Historie tussen Ghana en Nederland

Nederland en Ghana hebben een lange geschiedenis, in 1593 zetten de eerste Nederlanders voet op de Ghanaze kust. Enorme hoeveelheden goud werden mee terug genomen en al snel kwamen tien tot twintig Hollandse schepen per jaar naar de "Goudkust" (de oude naam van Ghana). De Nederlanders waren echter niet de enige die handel dreven met de inheemse bevolking. De Portugezen waren al 100 jaar actief in Ghana en zaten niet op onze bemoeienis te wachten. Schepen werden aangevallen en mensen die samenwerkten met de Hollanders werden zwaar vervolgd. Dit leidde er toe dat steeds meer inheemse volkeren de kant van de Nederlanders kozen. Een stamhoofd stuurde twee ambassadeurs naar Nederland om te onderhandelen over de bouw van een fort in zijn hoofdstad aan de kust Moree, in 1612 werd dit fort gebouwd. Het aantal Hollandse schepen nam gestaag toe en men besloot af te rekenen met de steeds zwakker wordende Portugezen. De kustplaats Elmina werd veroverd en het Nederlands gezag werd hier gevestigd.

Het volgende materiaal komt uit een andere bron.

What follows belongs to an exercise in optimizing a design on an open flow for small area, a short achievable clock period and few clock cycles per item; a production flow would make more cautious choices.
RTL that was checked went through simulation tests only; none was proved equivalent to the original.

==> inputs of job 9023 <==
Design integer_square_root_with_fraction, start of the top module:
module integer_square_root_with_fraction #(
  parameter int unsigned FRAC_DIGITS = 5
) (
  input  logic                              clk_i,
  input  logic                              rst_ni,
  input  logic                              in_valid_i,
  output logic                              in_ready_o,
  input  logic [isqf_pkg::RADICAND_W-1:0]   in_radicand_i,
  output logic                              out_valid_o,
  input  logic                              out_ready_i,
  output logic [isqf_pkg::INT_ROOT_W-1:0]   out_int_root_o,
  output logic [isqf_pkg::SCALED_W-1:0]     out_scaled_root_o
);
  logic sk_v, va, vm;
  logic rdy_q;   
  logic [29:0] vs;
  logic o_v, k_v, o_load, inc;
  logic adv;
  logic [30:0] sk_d, n_a, n_in;
  logic in_fire;
  assign adv        = ~k_v;
  assign o_load     = ~o_v | out_ready_i;
  assign inc        = ~k_v & vs[29];
  assign in_ready_o = rdy_q;
  assign in_fire    = in_valid_i & ~sk_v;
  ...
==> flow/config.mk <==
export PLATFORM = sky130hd
export DESIGN_NAME = integer_square_root_with_fraction
export DESIGN_NICKNAME = integer_square_root_with_fraction
export VERILOG_FILES = /design/flow/design.v
export SDC_FILE = /design/flow/constraint.sdc
export NUM_CORES = 4
export LEC_CHECK = 0
export ABC_AREA = 1
export CAP_MARGIN = 20
export CORE_MARGIN = 2
export CORE_UTILIZATION = 55
export PLACE_DENSITY = 0.68
export SETUP_SLACK_MARGIN = 4.9
export SLEW_MARGIN = 20
==> flow/constraint.sdc <==
create_clock -name core_clock -period 8.0 [get_ports {clk_i}]
set_input_delay 1.6000 -clock core_clock [delete_from_list [all_inputs] [get_ports {clk_i}]]
set_output_delay 1.6000 -clock core_clock [all_outputs]
set_load 0.01 [all_outputs]
run.sh (not shown) runs the stock make flow with config.mk's settings and CLKGATE_MAP_FILE= SYNTH_SCRIPT=/design/flow/synth_recipe.tcl, a recipe that flattens the netlist after the stock synthesis.
==> job 910 (differences from job 9023) <==
--- a/flow/design.v
+++ b/flow/design.v
@@ -30,37 +30,34 @@
   output logic                              out_valid_o,
   input  logic                              out_ready_i,
   output logic [isqf_pkg::INT_ROOT_W-1:0]   out_int_root_o,
   output logic [isqf_pkg::SCALED_W-1:0]     out_scaled_root_o
 );
   logic sk_v, va, vm;
   logic rdy_q;   
-  logic [29:0] vs;
-  logic o_v, k_v, o_load, inc;
+  logic [30:0] vs;
   logic adv;
   logic [30:0] sk_d, n_a, n_in;
   logic in_fire;
-  assign adv        = ~k_v;
-  assign o_load     = ~o_v | out_ready_i;
-  assign inc        = ~k_v & vs[29];
+  assign adv        = ~vs[30] | out_ready_i;
   assign in_ready_o = rdy_q;
   assign in_fire    = in_valid_i & ~sk_v;
   always_ff @(posedge clk_i or negedge rst_ni) begin
     if (!rst_ni) begin
       sk_v <= 1'b0;
       rdy_q <= 1'b1;
       va   <= 1'b0;
       vm   <= 1'b0;
       vs   <= '0;
     end else if (adv) begin
       sk_v <= 1'b0;
       rdy_q <= 1'b1;
       va   <= sk_v | in_fire;
       vm   <= va;
-      vs   <= {vs[28:0], vm};
+      vs   <= {vs[29:0], vm};
     end else begin
       sk_v <= sk_v | in_fire;
       rdy_q <= ~(sk_v | in_fire);
     end
   end
   logic [55:0] m_t [8];
   logic [55:0] m_s [6];
@@ -713,33 +710,17 @@
   logic [12:0] s30_v28_x; logic s30_v28_g; logic [11:0] s30_v28_r; logic [15:0] s30_v28_q;
   assign s30_v28_x = {s30_v27_r, s29_q[4]};
   assign s30_v28_g = (s30_v28_x >= 13'd3125);
   assign s30_v28_r = 12'(s30_v28_g ? (s30_v28_x - 13'd3125) : s30_v28_x);
   assign s30_v28_q = {s30_v27_q, s30_v28_g};
   logic [32:0] s30_q;
   logic [11:0] s30_dr; logic [15:0] s30_dq;
-  logic [32:0] k_q; logic [15:0] k_dq;
-  always_ff @(posedge clk_i or negedge rst_ni) begin
-    if (!rst_ni) begin
-      o_v <= 1'b0;
-      k_v <= 1'b0;
-    end else if (o_load) begin
-      o_v <= k_v | inc;
-      k_v <= 1'b0;
-    end else if (inc) begin
-      k_v <= 1'b1;
-    end
-  end
   always_ff @(posedge clk_i) begin
-    if (o_load) begin
-      s30_q  <= k_v ? k_q : s30_t0_q;
-      s30_dq <= k_v ? k_dq : s30_v28_q;
-    end
-    if (!k_v) begin
-      k_q  <= s30_t0_q;
-      k_dq <= s30_v28_q;
+    if (adv) begin
+      s30_q <= s30_t0_q;
+      s30_dq <= s30_v28_q;
     end
   end
-  assign out_valid_o       = o_v;
+  assign out_valid_o       = vs[30];
   assign out_scaled_root_o = s30_q;
   assign out_int_root_o    = s30_dq;
 endmodule
--- a/flow/config.mk
+++ b/flow/config.mk
@@ -6,9 +6,9 @@
 export NUM_CORES = 4
 export LEC_CHECK = 0
 export ABC_AREA = 1
 export CAP_MARGIN = 20
 export CORE_MARGIN = 2
 export CORE_UTILIZATION = 55
 export PLACE_DENSITY = 0.68
-export SETUP_SLACK_MARGIN = 4.9
+export SETUP_SLACK_MARGIN = 4.8
 export SLEW_MARGIN = 20
==> job 2999 (differences from job 9023) <==
--- a/flow/design.v
+++ b/flow/design.v
@@ -29,41 +29,34 @@
   input  logic [isqf_pkg::RADICAND_W-1:0]   in_radicand_i,
   output logic                              out_valid_o,
   input  logic                              out_ready_i,
   output logic [isqf_pkg::INT_ROOT_W-1:0]   out_int_root_o,
   output logic [isqf_pkg::SCALED_W-1:0]     out_scaled_root_o
 );
   logic sk_v, va, vm;
-  logic rdy_q;   
-  logic [29:0] vs;
-  logic o_v, k_v, o_load, inc;
+  logic [30:0] vs;
   logic adv;
   logic [30:0] sk_d, n_a, n_in;
   logic in_fire;
-  assign adv        = ~k_v;
-  assign o_load     = ~o_v | out_ready_i;
-  assign inc        = ~k_v & vs[29];
-  assign in_ready_o = rdy_q;
+  assign adv        = ~vs[30] | out_ready_i;
+  assign in_ready_o = ~sk_v;
   assign in_fire    = in_valid_i & ~sk_v;
   always_ff @(posedge clk_i or negedge rst_ni) begin
     if (!rst_ni) begin
       sk_v <= 1'b0;
-      rdy_q <= 1'b1;
       va   <= 1'b0;
       vm   <= 1'b0;
       vs   <= '0;
     end else if (adv) begin
       sk_v <= 1'b0;
-      rdy_q <= 1'b1;
       va   <= sk_v | in_fire;
       vm   <= va;
-      vs   <= {vs[28:0], vm};
+      vs   <= {vs[29:0], vm};
     end else begin
       sk_v <= sk_v | in_fire;
-      rdy_q <= ~(sk_v | in_fire);
     end
   end
   logic [55:0] m_t [8];
   logic [55:0] m_s [6];
   logic [55:0] m_c [6];
   logic [55:0] ms_q, mc_q, m_d;
   logic [54:0] m_q;
@@ -713,33 +706,17 @@
   logic [12:0] s30_v28_x; logic s30_v28_g; logic [11:0] s30_v28_r; logic [15:0] s30_v28_q;
   assign s30_v28_x = {s30_v27_r, s29_q[4]};
   assign s30_v28_g = (s30_v28_x >= 13'd3125);
   assign s30_v28_r = 12'(s30_v28_g ? (s30_v28_x - 13'd3125) : s30_v28_x);
   assign s30_v28_q = {s30_v27_q, s30_v28_g};
   logic [32:0] s30_q;
   logic [11:0] s30_dr; logic [15:0] s30_dq;
-  logic [32:0] k_q; logic [15:0] k_dq;
-  always_ff @(posedge clk_i or negedge rst_ni) begin
-    if (!rst_ni) begin
-      o_v <= 1'b0;
-      k_v <= 1'b0;
-    end else if (o_load) begin
-      o_v <= k_v | inc;
-      k_v <= 1'b0;
-    end else if (inc) begin
-      k_v <= 1'b1;
-    end
-  end
   always_ff @(posedge clk_i) begin
-    if (o_load) begin
-      s30_q  <= k_v ? k_q : s30_t0_q;
-      s30_dq <= k_v ? k_dq : s30_v28_q;
-    end
-    if (!k_v) begin
-      k_q  <= s30_t0_q;
-      k_dq <= s30_v28_q;
+    if (adv) begin
+      s30_q <= s30_t0_q;
+      s30_dq <= s30_v28_q;
     end
   end
-  assign out_valid_o       = o_v;
+  assign out_valid_o       = vs[30];
   assign out_scaled_root_o = s30_q;
   assign out_int_root_o    = s30_dq;
 endmodule
==> flow/config.mk (replaced) <==
export PLATFORM = sky130hd
export DESIGN_NAME = integer_square_root_with_fraction
export DESIGN_NICKNAME = integer_square_root_with_fraction
export VERILOG_FILES = /design/flow/design.v
export SDC_FILE = /design/flow/constraint.sdc
export NUM_CORES = 4
export LEC_CHECK = 0
export ABC_AREA = 1
export CAP_MARGIN = 20
export CORE_MARGIN = 2
export CORE_UTILIZATION = 40
export SLEW_MARGIN = 20
==> job 6108 (differences from job 9023) <==
--- a/flow/design.v
+++ b/flow/design.v
@@ -30,37 +30,34 @@
   output logic                              out_valid_o,
   input  logic                              out_ready_i,
   output logic [isqf_pkg::INT_ROOT_W-1:0]   out_int_root_o,
   output logic [isqf_pkg::SCALED_W-1:0]     out_scaled_root_o
 );
   logic sk_v, va, vm;
   logic rdy_q;   
-  logic [29:0] vs;
-  logic o_v, k_v, o_load, inc;
+  logic [30:0] vs;
   logic adv;
   logic [30:0] sk_d, n_a, n_in;
   logic in_fire;
-  assign adv        = ~k_v;
-  assign o_load     = ~o_v | out_ready_i;
-  assign inc        = ~k_v & vs[29];
+  assign adv        = ~vs[30] | out_ready_i;
   assign in_ready_o = rdy_q;
   assign in_fire    = in_valid_i & ~sk_v;
   always_ff @(posedge clk_i or negedge rst_ni) begin
     if (!rst_ni) begin
       sk_v <= 1'b0;
       rdy_q <= 1'b1;
       va   <= 1'b0;
       vm   <= 1'b0;
       vs   <= '0;
     end else if (adv) begin
       sk_v <= 1'b0;
       rdy_q <= 1'b1;
       va   <= sk_v | in_fire;
       vm   <= va;
-      vs   <= {vs[28:0], vm};
+      vs   <= {vs[29:0], vm};
     end else begin
       sk_v <= sk_v | in_fire;
       rdy_q <= ~(sk_v | in_fire);
     end
   end
   logic [55:0] m_t [8];
   logic [55:0] m_s [6];
@@ -713,33 +710,17 @@
   logic [12:0] s30_v28_x; logic s30_v28_g; logic [11:0] s30_v28_r; logic [15:0] s30_v28_q;
   assign s30_v28_x = {s30_v27_r, s29_q[4]};
   assign s30_v28_g = (s30_v28_x >= 13'd3125);
   assign s30_v28_r = 12'(s30_v28_g ? (s30_v28_x - 13'd3125) : s30_v28_x);
   assign s30_v28_q = {s30_v27_q, s30_v28_g};
   logic [32:0] s30_q;
   logic [11:0] s30_dr; logic [15:0] s30_dq;
-  logic [32:0] k_q; logic [15:0] k_dq;
-  always_ff @(posedge clk_i or negedge rst_ni) begin
-    if (!rst_ni) begin
-      o_v <= 1'b0;
-      k_v <= 1'b0;
-    end else if (o_load) begin
-      o_v <= k_v | inc;
-      k_v <= 1'b0;
-    end else if (inc) begin
-      k_v <= 1'b1;
-    end
-  end
   always_ff @(posedge clk_i) begin
-    if (o_load) begin
-      s30_q  <= k_v ? k_q : s30_t0_q;
-      s30_dq <= k_v ? k_dq : s30_v28_q;
-    end
-    if (!k_v) begin
-      k_q  <= s30_t0_q;
-      k_dq <= s30_v28_q;
+    if (adv) begin
+      s30_q <= s30_t0_q;
+      s30_dq <= s30_v28_q;
     end
   end
-  assign out_valid_o       = o_v;
+  assign out_valid_o       = vs[30];
   assign out_scaled_root_o = s30_q;
   assign out_int_root_o    = s30_dq;
 endmodule
==> flow/config.mk (replaced) <==
export PLATFORM = sky130hd
export DESIGN_NAME = integer_square_root_with_fraction
export DESIGN_NICKNAME = integer_square_root_with_fraction
export VERILOG_FILES = /design/flow/design.v
export SDC_FILE = /design/flow/constraint.sdc
export NUM_CORES = 4
export LEC_CHECK = 0
export ABC_AREA = 1
export CAP_MARGIN = 20
export CORE_MARGIN = 2
export CORE_UTILIZATION = 40
export SETUP_SLACK_MARGIN = 4.8
export SLEW_MARGIN = 20
==> qor summary <==
                                                          job 6108      job 9023      job 2999       job 910
Run status                        no timing/DRC/antenna violations  no timing/DRC/antenna violations  no timing/DRC/antenna violations  no timing/DRC/antenna violations
Seq/total area                                               49.3%         50.0%         50.0%         50.1%
Endpoint arrival time on the critical path                 3.77 ns       3.69 ns       4.36 ns       3.76 ns
Final std cell area, no fill                          128000 sq um  129000 sq um  127000 sq um  126000 sq um
Portion of netlist area occupied by mux cells                   0%        0.313%            0%            0%
Startpoint of the worst-slack reg-to-reg timing path        n_a[1]       n_a[18]     s15_q[13]        n_a[5]
Vertical extent of the die                             535 microns   461 microns   537 microns   457 microns
Area of combinational cells with multiple inputs       43700 sq um   44700 sq um   43700 sq um   43600 sq um
Final cell utilization of the core                           45.6%         62.1%         44.9%         61.8%
Minimum hold slack                                        0.336 ns      0.368 ns      0.331 ns      0.378 ns
Final-layout fill cell count                                 26.1k         16.9k         26.2k         16.6k
Buffer levels on the longest clock path                          4             3             4             3
Area of placed instances                              118000 sq um  119000 sq um  119000 sq um  117000 sq um
Global-route track usage on met1                             26.1%         35.2%         24.3%         32.9%
Tap cell instance count                                       3743          2788          3743          2688
Average wire length per cell after detail routing     18.2 microns  19.5 microns  18.0 microns  18.6 microns
Fraction of standard cell area in multi-input logic          34.0%         34.7%         34.5%         34.5%
Multi-input combinational cell count                          7041          7186          7104          7039
Setup slack of the most critical reg-to-reg path           4.83 ns       4.88 ns       4.15 ns       4.88 ns
Capture endpoint of the worst hold path                 s5_rad[22]     s28_dq[4]    s2_rad[33]   s17_rad[10]
Global routing met2 resource utilization                     30.9%         42.9%         31.6%         41.8%
Testbench counts of job 9023, summed over its fixed seeds: cycles 8,264, items 8,000.
Testbench counts of job 910, summed over its fixed seeds: cycles 8,264, items 8,000.
Testbench counts of job 6108, summed over its fixed seeds: cycles 8,264, items 8,000.
Function not checked in job 2999: the RTL went through the layout flow alone.

separate check: timing with driven ports:
No port has a modelled driver above. Below, the same layouts with a new extraction and two added sets of constraints. Step 1 assumes that a clkbuf_16 drives the clock port and a buf_2 every other input. Step 2, shift: input delay + t, output delay - t, t = (earliest + latest rising clock arrival at the registers) / 2. This alone moves slack from input paths to output paths. Slacks: ideal ports / drivers / drivers and shift; pairs: ideal ports / drivers.
| run | shift t [ns] | setup slack, ns | worst setup path at the end | latest minus earliest clock arrival (ns) | worst register clock-pin slew, ns |
|---|---|---|---|---|---|
| job 9023 | 0.945 | 4.880 / 4.816 / 4.801 | input to register | 0.075 / 0.075 | 0.07 / 0.07 |
| job 910 | 0.957 | 4.760 / 4.784 / 3.869 | input to register | 0.069 / 0.070 | 0.07 / 0.07 |
| job 2999 | 0.977 | 4.118 / 4.107 / 3.204 | input to register | 0.104 / 0.104 | 0.07 / 0.07 |
| job 6108 | 0.966 | 4.715 / 4.772 / 3.814 | input to register | 0.129 / 0.129 | 0.07 / 0.07 |
After both steps setup and hold are still met in every run listed. For job 2999, which loses most, drivers alone change the setup slack by -0.011 ns; drivers and shift together by -0.914 ns.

Vijftig jaar lang werd voornamelijk gehandeld in goud, ivoor en peper, deze grondstoffen werden geruild tegen textiel, drank, ijzeren staven, kralen en andere ornamenten. Een zeer lucratieve handel voor de Hollandse kooplieden. Rond 1660 begon dit echter te veranderen, op de steeds groter wordende plantages van de Europese koloniën in Zuid- en Noord-Amerika ontstond een te kort aan mankracht en de slavernij nam toe. Vanwege de kostbare grondstoffen werd Ghana eerst ontzien, maar het duurde niet lang voordat ook zij betrokken raakten in de barbaarse mensenhandel. De Engelsen en Denen waren de eersten die slaven gingen exporteren uit Ghana. De handel in slaven werd steeds winstgevender en begon de handel in goud, ivoor en andere producten te verdringen. Het ging zo ver dat de Hollandse Gouverneur in 1703 een officieel verzoek deed aan de troon om de goudhandel te verlaten en zich te mogen richten op de handel in slaven. De goudhandel werd steeds minder lucratief mede doordat vele sterke arbeiders als slaaf werden verkocht en niet meer konden werken in de mijnen van hun stamhoofden. Slechts tien jaar later waren het bijna alleen nog maar slaven die in de ruimen van de Hollandse schepen de Afrikaanse kust achter zich lieten. Jaarlijks werden er ongeveer 5000 slaven uit Ghana verscheept naar plantages in Amerika. De Hollanders handelden voornamelijk met de Ashanti, een krijgshaftig volk in het midden van Ghana, dat de krijgsgevangen van haar vele oorlogen als slaven verkocht. In 1701 was een Nederlander de eerste Europeaan die als afgezant een bezoek bracht aan hun hoofdstad Kumasi, een attractieve stad met wit gepleisterde huizen en steile rieten daken. Om de contacten tussen Holland en de Ashanti te versterken stuurde de Ashanti koning twee prinsen naar Nederland om aan het hof onderwijs te genieten. In 1997 verscheen het boek "De zwarte met het witte hart" van Arthur Japin, waarin het leven van de twee prinsen wordt beschreven. Na een aanwezigheid van bijna 300 jaar verdwenen eind negentiende eeuw de laatste Hollanders uit Ghana. "Goudkust" werd een kolonie van Engeland en in 1957 werd het de eerste onafhankelijke kolonie in Afrika. "Goudkust" werd Ghana, vernoemd naar een oud mythisch Afrikaans rijk.